Creative African artists touch down in Adelaide for Sanaa Festival 2019

A diverse set of talented and inspiring artists from various African countries have arrived in Adelaide South Australia for the annual Saana Festival 17th – 23rd of February 2019.

Salt Magazine got in touch with some of the visiting artists prior to their arrival to share with us their creative journey;

Sparrow (Uganda)

street artist, photographer, beat maker, hip hop teacher and dancer

How would you describe your art?

My art is 50% street art and 50%graffiti which is in reflection of African art and designs

Why Art?

Because I use it to speak for the voiceless, create beautiful spaces and represent Africa and its art

What do you communicate through your work?

I communicate positivity and beauty of the African designs like patterns that many call ancient art but in my style I bring them back so they can reflect where I came from.

Is it your first time in Australia, what are you looking forward to most?

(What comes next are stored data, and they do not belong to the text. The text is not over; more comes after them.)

==> design/flow/design.v <==
module register #(parameter WIDTH = 32)                
(
input ena, clk, rst,                
input [WIDTH-1:0] data,                
output reg [WIDTH-1:0] out
);
always @(posedge clk)  
if(rst)         
	out <= 0;      
else if (ena)
	out <= data;
endmodule
==> design/flow/run.sh <==
#!/bin/bash
# OpenROAD 26Q1-2900-gdf79404cd8, Yosys 0.63+post, stock flow scripts
make -C /OpenROAD-flow-scripts/flow DESIGN_CONFIG=/design/flow/config.mk WORK_HOME=/design/flow/orfs finish
==> design/flow/config.mk <==
export PLATFORM = sky130hd
export DESIGN_NAME = register
export DESIGN_NICKNAME = register
export VERILOG_FILES = /design/flow/design.v
export SDC_FILE = /design/flow/constraint.sdc
export NUM_CORES = 4
export LEC_CHECK = 1
export CORE_UTILIZATION = 30
==> design/flow/constraint.sdc <==
current_design register

set clk_period 1.0
set clk_io_pct 0.2

create_clock -name clk0 -period $clk_period [get_ports {clk}]

set non_clock_inputs [all_inputs -no_clocks]
set_input_delay [expr $clk_period * $clk_io_pct] -clock clk0 $non_clock_inputs
set_output_delay [expr $clk_period * $clk_io_pct] -clock clk0 [all_outputs]
==> Changelog: implementation <==
### Changed

- Dpl hpwl: 1720 µm
- RSZ-0062 raised after global routing: false
- Slowest cell delay on critical path: about 0.33 ns
- M1 GR Usage: between 10% and 20%
- Initial DRC count: 18
- Worst Path Buf+Inv: 1
- Pleak: 0.880 nW
- Placed Area: between 0.0015 and 0.002 mm²
- Hold Path Depth: 4
- Final instance area: ~0.0019 mm²
- Slowest cell on the critical path: dfxtp_2
- Diode count: 0
- CP delay by family, top: flip-flops
- Syn. warnings: 1
- Avg WL per Cell: around 11 µm
- Post-Layout Cell Count: about 220
- Synth Seq Share: 55.1%
- GRT busiest layer: met1
- Status: complete, no violations
- CP max FO: 2
- Post-route clock period utilization: 96.6%
- DRT Pass-1 Iters: 2
- Gp weighted congestion: ~0.69
- Placed Instances: between 200 and 250
- Synthesized area: between 0.001 and 0.0015 mm²
- Tool warnings: 25
- Highest clock rate: slightly above 1000 MHz
- Period minus WS final: approximately 0.97 ns
- Final max-slew violation count: 0
- HP Class: in2reg
- Core footprint: 0.00369 mm²
- Clock-pin slew on the worst setup and hold paths: 0.06 ns
- Crit. End Element: output port
- I/O Pins: approximately 67
- Crit path kind: reg2out
- Worst-margin pin slew: between 0.1 and 0.15 ns
- Largest registers: out: 32 flops
- Die Width: 64.3 µm
- Syn_area_per_cell: roughly 11 µm²
- Cts hold-fix bufs: 0
- Largest net degree at the start of global routing: 33
- Chip area: around 0.0041 mm²
- CTS tree: done
- Share of cells above drive strength 1: 34.1%
- Top cells, area: dfxtp_1 (55%), mux2i_1 (28%), nor2_1 (10%)
- Critical Path Source Type: flop
- Yosys reg bits: 32
- Max reg flops: 32
- Max_slew headroom: 89.9%
- DIE HEIGHT: between 60 and 70 µm
- Pwr/cell area: approximately 1500 mW/mm²
- GRT Overall Usage: roughly an eighth
- Vias in the first global route: 906
- R2R depth: 2
- Largest type area fraction: 55.1%
- Stages on the worst setup path: 1
- Root Buffer: clkbuf_8
- Top logic cells by instance count in the layout: clkdlybuf4s50_1 (33), mux2i_1 (32), nor2_1 (32), dfxtp_2 (32), clkdlybuf4s15_1 (17)
- Longest Clk Path Bufs: 2
- Synth unique cells: 6
- Row count: 22
- Overall routed net length: ~2400 µm
- Max IR drop VDD: roughly 890 µV
- Global-route wire length before repair: around 4000 µm
- Clock latency (worst-skew pair): between 0.2 and 0.3 ns
- Area delta synth->final: 64.5%
- CP required: ~0.8 ns
- Ys cells: between 100 and 150
- H-tree levels: 2
- CTS Buf Count: 5
- DRC Markers: 0
- Max_cap viols: 0
- Number of routed nets with antenna violations: 0
- CP arrival: between 0.7 and 0.8 ns
- Port Buffer Count: ~66
- Initial antenna violation count: 0
- Most frequent logic cell in the layout: clkdlybuf4s50_1
- Post-CTS Resized: between 90 and 100
- Post-Synthesis Cells: about 100
- Clock sinks: 32
- DR vias/cell: around 4.2
- Postcts setup bufs: 0
- GRT met2 Usage: 17.8%
- Critical-path cell list: clkdlybuf4s15_1
- Hold Vio Cnt, Final: 0
- Yosys top cell by area: dfxtp_1
- Fp_density: between 30% and 40%
- Final tally of setup violations: 0
- Top reg by flops: out
- Met3 usage in global routing: 5.62%
- Yosys stat area: 0.00116 mm²
- Via count: about 920
- Global route overflow: 0
- Filler cell count: 346
- Clk_skew: 0 ns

Yes it’s my first time am looking forward to exhibit my art style art through Painting public canvases (murals) to the Australians meet up with different artists , teaching, learning and sharing my skills with the world..

Please share a special moment in your creative Journey

One of the special moments in my journey is to be in position to share and learn from each other “each one teach each one”

Thufu Bebeto (Kenya)

Commonly known as Thufu-B the “Lines man”.

How would you describe your art?

Thufuism, my ways of using lines in different ways to make anyone feel something…

Why Art?

Why not. Haha art=life

What do you communicate through your work?

Beauty and acceptance

Is it your first time in Australia, what are you looking forward to most?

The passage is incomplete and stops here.